The memory 14b is a volatile storage device that stores computer programs executed by the microcomputer 14a. The memory 14b can also be used as a work memory when the microcomputer 14a and the position estimation device 14e perform calculations.

The storage device 14c is a non-volatile semiconductor memory device. However, the storage device 14c may be a magnetic recording medium typified by a hard disk, or an optical recording medium typified by an optical disc. Further, the storage device 14c may include a head device for writing data to and/or reading data from any recording medium and a control device for the head device.

The storage device 14c stores map data M of the space S in which the vehicle travels, and data R of one or more travel routes (travel route data). The map data M are created by the AGV 10 operating in the map creation mode and stored in the storage device 14c. The travel route data R is transmitted from the outside after the map data M is created. Although the map data M and the travel route data R are stored in the same storage device 14c in this embodiment, they may be stored in different storage devices.

An example of travel route data R will be described.

If the terminal device 20 is a tablet computer, the AGV 10 receives travel route data R indicating a travel route from the tablet computer. The travel route data R at this time includes marker data indicating the positions of a plurality of markers. A "marker" indicates a passing position (way point) of the traveling AGV 10 . The travel route data R includes at least position information of a start marker indicating a travel start position and an end marker indicating a travel end position. The travel route data R may further include position information of markers of one or more intermediate waypoints. When the travel route includes one or more intermediate waypoints, the route from the start marker to the end marker via the travel waypoints in order is defined as the travel route. The data of each marker can include the direction (angle) and travel speed data of the AGV 10 until it moves to the next marker, in addition to the coordinate data of that marker. When the AGV 10 temporarily stops at the position of each marker and performs self-position estimation and notification to the terminal device 20, etc., the data of each marker is the acceleration time required for acceleration to reach the running speed, and / or , data of the deceleration time required for deceleration from the running speed to stop at the position of the next marker.

The movement of the AGV 10 may be controlled by the operation management device 50 (eg, PC and/or server computer) instead of the terminal device 20 . In that case, the operation management device 50 may instruct the AGV 10 to move to the next marker each time the AGV 10 reaches the marker.

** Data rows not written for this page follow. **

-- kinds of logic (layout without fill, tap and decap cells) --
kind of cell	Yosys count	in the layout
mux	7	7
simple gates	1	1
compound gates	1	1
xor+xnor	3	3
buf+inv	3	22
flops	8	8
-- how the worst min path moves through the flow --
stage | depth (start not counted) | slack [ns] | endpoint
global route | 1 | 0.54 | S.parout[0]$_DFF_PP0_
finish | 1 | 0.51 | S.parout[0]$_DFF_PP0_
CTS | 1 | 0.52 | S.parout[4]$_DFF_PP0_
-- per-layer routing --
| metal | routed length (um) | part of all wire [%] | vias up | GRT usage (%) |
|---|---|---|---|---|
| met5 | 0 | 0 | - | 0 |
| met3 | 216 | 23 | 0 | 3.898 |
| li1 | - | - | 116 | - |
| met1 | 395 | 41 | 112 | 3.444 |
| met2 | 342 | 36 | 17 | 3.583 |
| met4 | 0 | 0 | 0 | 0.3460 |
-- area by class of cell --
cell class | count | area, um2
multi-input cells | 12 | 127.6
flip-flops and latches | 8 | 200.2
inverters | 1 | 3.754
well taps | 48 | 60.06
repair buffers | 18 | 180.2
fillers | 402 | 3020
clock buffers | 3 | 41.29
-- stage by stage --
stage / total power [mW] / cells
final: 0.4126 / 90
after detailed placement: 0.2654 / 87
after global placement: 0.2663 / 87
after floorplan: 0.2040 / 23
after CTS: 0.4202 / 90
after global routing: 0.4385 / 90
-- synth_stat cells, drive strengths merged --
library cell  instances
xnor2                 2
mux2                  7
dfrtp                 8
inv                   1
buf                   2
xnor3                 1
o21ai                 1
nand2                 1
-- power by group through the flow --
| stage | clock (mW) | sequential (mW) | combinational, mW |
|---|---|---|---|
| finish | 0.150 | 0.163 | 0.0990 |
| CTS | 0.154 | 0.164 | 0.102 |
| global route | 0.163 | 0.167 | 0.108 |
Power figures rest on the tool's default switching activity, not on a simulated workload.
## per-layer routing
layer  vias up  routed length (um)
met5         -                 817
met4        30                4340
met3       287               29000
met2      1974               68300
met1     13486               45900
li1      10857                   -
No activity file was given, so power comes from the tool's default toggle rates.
[/design/flow/constraint.sdc]
current_design ALU

set clk_period 15.0
set clk_io_pct 0.2

create_clock -name clk0 -period $clk_period

set non_clock_inputs [all_inputs -no_clocks]
set_input_delay [expr $clk_period * $clk_io_pct] -clock clk0 $non_clock_inputs
set_output_delay [expr $clk_period * $clk_io_pct] -clock clk0 [all_outputs]
[/design/flow/run.sh]
#!/bin/bash
# OpenROAD 26Q1-2900-gdf79404cd8, Yosys 0.63+post, stock flow scripts
make -C /OpenROAD-flow-scripts/flow DESIGN_CONFIG=/design/flow/config.mk WORK_HOME=/design/flow/orfs finish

For example, the AGV 10 receives, from the operation control device 50, the coordinate data of the next target position, or the data of the distance to the target position and the angle to be traveled, as the travel route data R indicating the travel route.

The AGV 10 can travel along the stored travel route while estimating its own position using the created map and the sensor data output by the laser range finder 15 acquired during travel.

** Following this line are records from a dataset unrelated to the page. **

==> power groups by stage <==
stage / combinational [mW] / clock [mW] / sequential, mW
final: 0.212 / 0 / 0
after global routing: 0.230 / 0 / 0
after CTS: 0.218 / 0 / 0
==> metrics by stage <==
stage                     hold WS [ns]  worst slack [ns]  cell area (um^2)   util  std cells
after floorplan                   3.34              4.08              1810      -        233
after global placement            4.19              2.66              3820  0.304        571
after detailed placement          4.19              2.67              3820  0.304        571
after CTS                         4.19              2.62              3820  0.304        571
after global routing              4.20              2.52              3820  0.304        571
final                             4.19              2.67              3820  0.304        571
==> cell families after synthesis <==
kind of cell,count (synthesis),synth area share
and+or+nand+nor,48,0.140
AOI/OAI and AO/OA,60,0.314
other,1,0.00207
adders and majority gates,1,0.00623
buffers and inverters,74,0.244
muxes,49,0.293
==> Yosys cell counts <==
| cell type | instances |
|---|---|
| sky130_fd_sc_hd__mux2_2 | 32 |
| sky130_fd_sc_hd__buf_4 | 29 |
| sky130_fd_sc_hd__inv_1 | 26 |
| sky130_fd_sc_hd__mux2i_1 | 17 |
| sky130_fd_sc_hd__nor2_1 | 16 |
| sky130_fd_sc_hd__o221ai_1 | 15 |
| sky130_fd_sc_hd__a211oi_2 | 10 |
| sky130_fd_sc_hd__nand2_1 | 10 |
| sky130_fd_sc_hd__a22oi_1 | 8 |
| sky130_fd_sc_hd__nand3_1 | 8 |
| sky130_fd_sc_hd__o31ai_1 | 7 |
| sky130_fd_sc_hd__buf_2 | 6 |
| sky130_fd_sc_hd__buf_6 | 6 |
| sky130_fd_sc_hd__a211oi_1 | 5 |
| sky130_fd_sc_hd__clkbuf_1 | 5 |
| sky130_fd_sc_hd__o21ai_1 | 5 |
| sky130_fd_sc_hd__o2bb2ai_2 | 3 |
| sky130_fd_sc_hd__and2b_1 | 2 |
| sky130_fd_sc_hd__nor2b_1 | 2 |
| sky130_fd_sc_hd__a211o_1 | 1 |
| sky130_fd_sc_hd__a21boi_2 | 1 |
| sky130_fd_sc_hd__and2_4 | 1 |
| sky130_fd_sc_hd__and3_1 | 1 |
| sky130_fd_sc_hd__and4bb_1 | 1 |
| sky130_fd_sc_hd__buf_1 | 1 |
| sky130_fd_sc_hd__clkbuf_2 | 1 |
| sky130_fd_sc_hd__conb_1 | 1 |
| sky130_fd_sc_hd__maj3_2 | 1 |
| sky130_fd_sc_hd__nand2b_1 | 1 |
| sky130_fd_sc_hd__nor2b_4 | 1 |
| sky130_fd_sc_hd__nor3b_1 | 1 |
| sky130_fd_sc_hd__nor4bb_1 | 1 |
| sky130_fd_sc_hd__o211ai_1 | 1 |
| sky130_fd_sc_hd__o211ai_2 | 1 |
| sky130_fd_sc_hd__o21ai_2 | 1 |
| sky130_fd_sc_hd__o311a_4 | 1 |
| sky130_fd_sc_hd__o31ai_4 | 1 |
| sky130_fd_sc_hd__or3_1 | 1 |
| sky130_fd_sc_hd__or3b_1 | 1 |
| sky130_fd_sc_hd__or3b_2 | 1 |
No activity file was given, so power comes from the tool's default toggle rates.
**./design.v**
```verilog
module rf(
	input clk,
	input rst,
	input [2:0]addr, 
	input [15:0] data_in,
	input [2:0]rf_addr_A,
	input [2:0]rf_addr_B,
	input only_high,
	input write_en,
	output [15:0]rf_out_A,
	output [15:0]rf_out_B,
	output [7:0][15:0]rf
	);
logic [7:0]rf_load;
decoder decode_dut(
	.addr(addr),
	.addr_de(rf_load)	
	);
logic [7:0][15:0] regfile;
assign rf = regfile;
genvar i;
generate 
	for (i=0;i<8;i++) begin: regfileloop
		always_ff @(posedge clk) begin
			if(rst) begin
				regfile[i] <= 0;
			end else begin
				if(rf_load[i]&write_en)
					regfile[i]<=only_high? {data_in[15:8],regfile[i][7:0]} : data_in;
			end
		end
	end
endgenerate
inside_rf_mux inside_A(
	.regfile(regfile),
	.rf_addr(rf_addr_A),
	.rf_out(rf_out_A)
	);
inside_rf_mux inside_B(
	.regfile(regfile),
	.rf_addr(rf_addr_B),
	.rf_out(rf_out_B)
	);
endmodule  
module inside_rf_mux(
	input [7:0][15:0]regfile,
	input [2:0]rf_addr,
	output logic [15:0]rf_out
	);
always_comb begin
	case(rf_addr)
		3'd0:rf_out = regfile[0]; 
		3'd1:rf_out = regfile[1];
		3'd2:rf_out = regfile[2];
		3'd3:rf_out = regfile[3];
		3'd4:rf_out = regfile[4];
		3'd5:rf_out = regfile[5];
		3'd6:rf_out = regfile[6];
		3'd7:rf_out = regfile[7];
		default:rf_out = 16'd0;	
	endcase  
end
endmodule
module decoder(
	input [2:0]addr,
	output [7:0] addr_de
	);
assign addr_de[0]=(~addr[0])&(~addr[1])&(~addr[2]);
assign addr_de[1]=(addr[0])&(~addr[1])&(~addr[2]);
assign addr_de[2]=(~addr[0])&(addr[1])&(~addr[2]);
assign addr_de[3]=(addr[0])&(addr[1])&(~addr[2]);
assign addr_de[4]=(~addr[0])&(~addr[1])&(addr[2]);
assign addr_de[5]=(addr[0])&(~addr[1])&(addr[2]);
assign addr_de[6]=(~addr[0])&(addr[1])&(addr[2]);
assign addr_de[7]=(addr[0])&(addr[1])&(addr[2]);
endmodule  
```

The communication circuit 14d is, for example, a wireless communication circuit that performs wireless communication conforming to the Bluetooth (registered trademark) and/or Wi-Fi (registered trademark) standards. Both standards include wireless communication standards using frequencies in the 2.4 GHz band. For example, in a mode in which the AGV 10 is driven to create a map, the communication circuit 14d performs wireless communication conforming to the Bluetooth (registered trademark) standard and communicates with the terminal device 20 on a one-to-one basis.

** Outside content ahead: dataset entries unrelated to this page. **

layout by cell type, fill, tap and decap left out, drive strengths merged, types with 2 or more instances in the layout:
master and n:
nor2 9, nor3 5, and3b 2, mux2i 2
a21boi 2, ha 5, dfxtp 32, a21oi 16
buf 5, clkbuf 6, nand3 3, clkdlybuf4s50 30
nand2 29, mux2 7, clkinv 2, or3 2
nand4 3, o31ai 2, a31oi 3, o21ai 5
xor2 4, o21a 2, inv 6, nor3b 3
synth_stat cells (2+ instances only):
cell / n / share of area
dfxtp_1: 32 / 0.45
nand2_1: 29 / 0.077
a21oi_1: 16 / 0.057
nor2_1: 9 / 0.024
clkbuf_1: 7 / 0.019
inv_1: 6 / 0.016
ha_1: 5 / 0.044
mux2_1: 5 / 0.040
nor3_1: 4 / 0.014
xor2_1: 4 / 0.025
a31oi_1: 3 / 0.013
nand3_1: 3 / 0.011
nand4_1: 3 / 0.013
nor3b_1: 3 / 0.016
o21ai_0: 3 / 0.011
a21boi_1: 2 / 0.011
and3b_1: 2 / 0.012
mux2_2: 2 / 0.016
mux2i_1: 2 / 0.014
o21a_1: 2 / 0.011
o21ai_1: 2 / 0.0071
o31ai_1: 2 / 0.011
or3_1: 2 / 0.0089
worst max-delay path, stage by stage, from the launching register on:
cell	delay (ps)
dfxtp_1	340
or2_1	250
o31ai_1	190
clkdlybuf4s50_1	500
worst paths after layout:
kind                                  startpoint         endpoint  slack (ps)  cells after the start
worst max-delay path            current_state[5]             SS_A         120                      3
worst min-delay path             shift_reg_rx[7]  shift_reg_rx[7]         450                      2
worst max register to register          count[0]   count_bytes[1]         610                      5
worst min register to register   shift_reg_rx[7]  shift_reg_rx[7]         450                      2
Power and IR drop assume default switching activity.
`run.sh`:
```
#!/bin/bash
# OpenROAD 26Q1-2900-gdf79404cd8, Yosys 0.63+post, stock flow scripts
make -C /OpenROAD-flow-scripts/flow DESIGN_CONFIG=/design/flow/config.mk WORK_HOME=/design/flow/orfs finish
```
`config.mk`:
```
export PLATFORM = sky130hd
export DESIGN_NAME = spi_axis_bridge
export DESIGN_NICKNAME = spi_axis_bridge
export VERILOG_FILES = /design/flow/design.v
export SDC_FILE = /design/flow/constraint.sdc
export NUM_CORES = 4
export LEC_CHECK = 1
export CORE_UTILIZATION = 50
```
`constraint.sdc`:
```
current_design spi_axis_bridge

set clk_period 1.3
set clk_io_pct 0.2

create_clock -name clk0 -period $clk_period [get_ports {clk}]

set non_clock_inputs [all_inputs -no_clocks]
set_input_delay [expr $clk_period * $clk_io_pct] -clock clk0 $non_clock_inputs
set_output_delay [expr $clk_period * $clk_io_pct] -clock clk0 [all_outputs]
```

The position estimation device 14e performs map creation processing and self-position estimation processing during travel. The position estimation device 14e creates a map of the moving space S based on the position and orientation of the AGV 10 and the scan result of the laser range finder. During traveling, the position estimation device 14e receives sensor data from the laser range finder 15, and reads map data M stored in the storage device 14c. By matching the local map data (sensor data) created from the scanning result of the laser range finder 15 with the wider map data M, the self-position (x, y, θ) on the map data M is determined. identify. The position estimator 14e generates "reliability" data representing the extent to which the local map data matches the map data M. FIG. Self-position (x, y, θ) and reliability data can be transmitted from the AGV 10 to the terminal device 20 or the operation management device 50 . The terminal device 20 or the operation management device 50 can receive the self-position (x, y, θ) and reliability data and display them on a built-in or connected display device.

In this embodiment, the microcomputer 14a and the position estimation device 14e are separate components, but this is just an example. A single chip circuit or semiconductor integrated circuit capable of independently performing each operation of the microcomputer 14a and the position estimation device 14e may be used. FIG. 10A shows chip circuitry 14g that encompasses microcomputer 14a and position estimator 14e. An example in which the microcomputer 14a and the position estimation device 14e are provided independently will be described below.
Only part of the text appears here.